Stored items
· · · ·
==> src/rtl/lfd_top.v <==
`timescale 1ns/10ps
`include "lfd_defs.vh"

module lfd_top (
    // Clock and reset
    input wire core_clk_in,
    input wire rst_in,
    // Crystal time base, sampled on the core clock
    input wire time_base_input_in,
    // Decoded line-frequency select
    input wire sel_60hz_in,
    input wire sel_float_in,
    // Divided outputs and hold flag
    output reg line_freq_out,
    output reg ten_hz_out,
    output reg one_hz_out,
    output reg hold_active_out
);

    // ************************************************************
    // Time base edge detection
    // ************************************************************

    reg tb_q;
    wire tb_rise_w;

    always @(posedge core_clk_in) begin
        if (rst_in) begin
            tb_q <= 1'b0;
        end else begin
            tb_q <= time_base_input_in;
        end
    end

    // Each rising edge of the crystal input advances the chain by one count.
    assign tb_rise_w = time_base_input_in & ~tb_q;

    // ************************************************************
    // Mode decode and chain clear
    // ************************************************************

    reg mode_60_q;
    reg was_float_q;
    wire mode_change_w;
    wire chain_clr_w;

    // The select pin arrives already decoded into a level and a float flag.
    assign mode_change_w = ~sel_float_in & (sel_60hz_in != mode_60_q);
    // Floating select or a mode switch restarts every stage after the toggle.
    assign chain_clr_w = rst_in | sel_float_in | mode_change_w;

    always @(posedge core_clk_in) begin
        if (rst_in) begin
            mode_60_q <= 1'b1;
            was_float_q <= 1'b0;
        end else begin
            was_float_q <= sel_float_in;
            if (!sel_float_in) begin
                mode_60_q <= sel_60hz_in;
            end
        end
    end

    // ************************************************************
    // Divide by 256
    // ************************************************************

    reg toggle_q;
    reg [`LFD_PRE_BITS-1:0] pre_q;
    wire pulse_128_w;

    // The toggle stage keeps running while the rest of the chain is held.
    always @(posedge core_clk_in) begin
        if (rst_in) begin
            toggle_q <= 1'b0;
        end else if (tb_rise_w) begin
            toggle_q <= ~toggle_q;
        end
    end

    always @(posedge core_clk_in) begin
        if (chain_clr_w) begin
            pre_q <= {`LFD_PRE_BITS{1'b0}};
        end else if (tb_rise_w && toggle_q) begin
            pre_q <= pre_q + {{(`LFD_PRE_BITS-1){1'b0}}, 1'b1};
        end
    end

    // One pulse every 256 time base edges.
    assign pulse_128_w = tb_rise_w & toggle_q & (pre_q == `LFD_PRE_LAST) & ~chain_clr_w;

    // ************************************************************
    // Pulse removal across the one-second frame
    // ************************************************************

    reg [`LFD_FRAME_BITS-1:0] frame_q;
    reg [`LFD_FRAME_BITS-1:0] acc_q;
    reg [`LFD_FRAME_BITS-1:0] acc_d;
    reg drop_w;
    reg [`LFD_FRAME_BITS:0] sum_w;
    wire [`LFD_FRAME_BITS:0] drop_cnt_w;
    wire keep_w;

    // Per-mode count of intermediate pulses removed each second.
    assign drop_cnt_w = mode_60_q ? `LFD_DROP_60 : `LFD_DROP_50;

    // A phase accumulator adds the drop count once per pulse and removes a
    // pulse on each overflow, so removals are spaced evenly and the total per
    // 128 pulses is exact. The accumulator returns to zero every frame.
    always @* begin
        sum_w = {1'b0, acc_q} + drop_cnt_w;
        drop_w = (sum_w >= `LFD_FRAME_LEN);
        if (drop_w) begin
            acc_d = sum_w[`LFD_FRAME_BITS-1:0];
        end else begin
            acc_d = sum_w[`LFD_FRAME_BITS-1:0];
        end
    end

    always @(posedge core_clk_in) begin
        if (chain_clr_w) begin
            acc_q <= {`LFD_FRAME_BITS{1'b0}};
            frame_q <= {`LFD_FRAME_BITS{1'b0}};
        end else if (pulse_128_w) begin
            frame_q <= frame_q + {{(`LFD_FRAME_BITS-1){1'b0}}, 1'b1};
            // Forcing zero at the frame end keeps the pattern locked to the second.
            if (frame_q == `LFD_PRE_LAST) begin
                acc_q <= {`LFD_FRAME_BITS{1'b0}};
            end else begin
                acc_q <= acc_d;
            end
        end
    end

    assign keep_w = pulse_128_w & ~drop_w;

    // ************************************************************
    // Halving stage: line-frequency output
    // ************************************************************

    wire line_step_w;

    // A kept pulse that takes the line output from low to high steps the next divider.
    assign line_step_w = keep_w & ~line_freq_out;

    always @(posedge core_clk_in) begin
        if (chain_clr_w) begin
            line_freq_out <= 1'b0;
        end else if (keep_w) begin
            line_freq_out <= ~line_freq_out;
        end
    end

    // ************************************************************
    // Line frequency to 10 Hz and 10 Hz to 1 Hz
    // ************************************************************

    wire [`LFD_DIV_BITS-1:0] ten_mod_w;
    wire [`LFD_DIV_BITS-1:0] ten_high_w;
    wire ten_wave_w;
    wire ten_wrap_w;
    wire one_wave_w;

    // Six steps with three high in 60 Hz mode, five with two high in 50 Hz mode.
    assign ten_mod_w = mode_60_q ? `LFD_DIV_60 : `LFD_DIV_50;
    assign ten_high_w = mode_60_q ? `LFD_HIGH_60 : `LFD_HIGH_50;

    lfd_mod_div #(
        .WIDTH(`LFD_DIV_BITS)
    ) u_ten_div (
        .clk_in(core_clk_in),
        .clr_in(chain_clr_w),
        .step_in(line_step_w),
        .modulus_in(ten_mod_w),
        .high_in(ten_high_w),
        .wave_out(ten_wave_w),
        .wrap_out(ten_wrap_w)
    );

    // Each new 10 Hz period steps the seconds divider, five of ten high.
    lfd_mod_div #(
        .WIDTH(`LFD_DIV_BITS)
    ) u_sec_div (
        .clk_in(core_clk_in),
        .clr_in(chain_clr_w),
        .step_in(ten_wrap_w),
        .modulus_in(`LFD_DIV_SEC),
        .high_in(`LFD_HIGH_SEC),
        .wave_out(one_wave_w),
        .wrap_out()
    );

    // ************************************************************
    // Output registers
    // ************************************************************

    always @(posedge core_clk_in) begin
        if (rst_in) begin
            ten_hz_out <= 1'b1;
            one_hz_out <= 1'b1;
            hold_active_out <= 1'b0;
        end else begin
            ten_hz_out <= ten_wave_w;
            one_hz_out <= one_wave_w;
            hold_active_out <= sel_float_in | was_float_q;
        end
    end

endmodule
· · · ·
*Task*
A word-for-word transcription of the data above is required.

*Solved problem*
==> src/rtl/lfd_top.v <==
`timescale 1ns/10ps
`include "lfd_defs.vh"

module lfd_top (
    // Clock and reset
    input wire core_clk_in,
    input wire rst_in,
    // Crystal time base, sampled on the core clock
    input wire time_base_input_in,
    // Decoded line-frequency select
    input wire sel_60hz_in,
    input wire sel_float_in,
    // Divided outputs and hold flag
    output reg line_freq_out,
    output reg ten_hz_out,
    output reg one_hz_out,
    output reg hold_active_out
);

    // ************************************************************
    // Time base edge detection
    // ************************************************************

    reg tb_q;
    wire tb_rise_w;

    always @(posedge core_clk_in) begin
        if (rst_in) begin
            tb_q <= 1'b0;
        end else begin
            tb_q <= time_base_input_in;
        end
    end

    // Each rising edge of the crystal input advances the chain by one count.
    assign tb_rise_w = time_base_input_in & ~tb_q;

    // ************************************************************
    // Mode decode and chain clear
    // ************************************************************

    reg mode_60_q;
    reg was_float_q;
    wire mode_change_w;
    wire chain_clr_w;

    // The select pin arrives already decoded into a level and a float flag.
    assign mode_change_w = ~sel_float_in & (sel_60hz_in != mode_60_q);
    // Floating select or a mode switch restarts every stage after the toggle.
    assign chain_clr_w = rst_in | sel_float_in | mode_change_w;

    always @(posedge core_clk_in) begin
        if (rst_in) begin
            mode_60_q <= 1'b1;
            was_float_q <= 1'b0;
        end else begin
            was_float_q <= sel_float_in;
            if (!sel_float_in) begin
                mode_60_q <= sel_60hz_in;
            end
        end
    end

    // ************************************************************
    // Divide by 256
    // ************************************************************

    reg toggle_q;
    reg [`LFD_PRE_BITS-1:0] pre_q;
    wire pulse_128_w;

    // The toggle stage keeps running while the rest of the chain is held.
    always @(posedge core_clk_in) begin
        if (rst_in) begin
            toggle_q <= 1'b0;
        end else if (tb_rise_w) begin
            toggle_q <= ~toggle_q;
        end
    end

    always @(posedge core_clk_in) begin
        if (chain_clr_w) begin
            pre_q <= {`LFD_PRE_BITS{1'b0}};
        end else if (tb_rise_w && toggle_q) begin
            pre_q <= pre_q + {{(`LFD_PRE_BITS-1){1'b0}}, 1'b1};
        end
    end

    // One pulse every 256 time base edges.
    assign pulse_128_w = tb_rise_w & toggle_q & (pre_q == `LFD_PRE_LAST) & ~chain_clr_w;

    // ************************************************************
    // Pulse removal across the one-second frame
    // ************************************************************

    reg [`LFD_FRAME_BITS-1:0] frame_q;
    reg [`LFD_FRAME_BITS-1:0] acc_q;
    reg [`LFD_FRAME_BITS-1:0] acc_d;
    reg drop_w;
    reg [`LFD_FRAME_BITS:0] sum_w;
    wire [`LFD_FRAME_BITS:0] drop_cnt_w;
    wire keep_w;

    // Per-mode count of intermediate pulses removed each second.
    assign drop_cnt_w = mode_60_q ? `LFD_DROP_60 : `LFD_DROP_50;

    // A phase accumulator adds the drop count once per pulse and removes a
    // pulse on each overflow, so removals are spaced evenly and the total per
    // 128 pulses is exact. The accumulator returns to zero every frame.
    always @* begin
        sum_w = {1'b0, acc_q} + drop_cnt_w;
        drop_w = (sum_w >= `LFD_FRAME_LEN);
        if (drop_w) begin
            acc_d = sum_w[`LFD_FRAME_BITS-1:0];
        end else begin
            acc_d = sum_w[`LFD_FRAME_BITS-1:0];
        end
    end

    always @(posedge core_clk_in) begin
        if (chain_clr_w) begin
            acc_q <= {`LFD_FRAME_BITS{1'b0}};
            frame_q <= {`LFD_FRAME_BITS{1'b0}};
        end else if (pulse_128_w) begin
            frame_q <= frame_q + {{(`LFD_FRAME_BITS-1){1'b0}}, 1'b1};
            // Forcing zero at the frame end keeps the pattern locked to the second.
            if (frame_q == `LFD_PRE_LAST) begin
                acc_q <= {`LFD_FRAME_BITS{1'b0}};
            end else begin
                acc_q <= acc_d;
            end
        end
    end

    assign keep_w = pulse_128_w & ~drop_w;

    // ************************************************************
    // Halving stage: line-frequency output
    // ************************************************************

    wire line_step_w;

    // A kept pulse that takes the line output from low to high steps the next divider.
    assign line_step_w = keep_w & ~line_freq_out;

    always @(posedge core_clk_in) begin
        if (chain_clr_w) begin
            line_freq_out <= 1'b0;
        end else if (keep_w) begin
            line_freq_out <= ~line_freq_out;
        end
    end

    // ************************************************************
    // Line frequency to 10 Hz and 10 Hz to 1 Hz
    // ************************************************************

    wire [`LFD_DIV_BITS-1:0] ten_mod_w;
    wire [`LFD_DIV_BITS-1:0] ten_high_w;
    wire ten_wave_w;
    wire ten_wrap_w;
    wire one_wave_w;

    // Six steps with three high in 60 Hz mode, five with two high in 50 Hz mode.
    assign ten_mod_w = mode_60_q ? `LFD_DIV_60 : `LFD_DIV_50;
    assign ten_high_w = mode_60_q ? `LFD_HIGH_60 : `LFD_HIGH_50;

    lfd_mod_div #(
        .WIDTH(`LFD_DIV_BITS)
    ) u_ten_div (
        .clk_in(core_clk_in),
        .clr_in(chain_clr_w),
        .step_in(line_step_w),
        .modulus_in(ten_mod_w),
        .high_in(ten_high_w),
        .wave_out(ten_wave_w),
        .wrap_out(ten_wrap_w)
    );

    // Each new 10 Hz period steps the seconds divider, five of ten high.
    lfd_mod_div #(
        .WIDTH(`LFD_DIV_BITS)
    ) u_sec_div (
        .clk_in(core_clk_in),
        .clr_in(chain_clr_w),
        .step_in(ten_wrap_w),
        .modulus_in(`LFD_DIV_SEC),
        .high_in(`LFD_HIGH_SEC),
        .wave_out(one_wave_w),
        .wrap_out()
    );

    // ************************************************************
    // Output registers
    // ************************************************************

    always @(posedge core_clk_in) begin
        if (rst_in) begin
            ten_hz_out <= 1'b1;
            one_hz_out <= 1'b1;
            hold_active_out <= 1'b0;
        end else begin
            ten_hz_out <= ten_wave_w;
            one_hz_out <= one_wave_w;
            hold_active_out <= sel_float_in | was_float_q;
        end
    end

endmodule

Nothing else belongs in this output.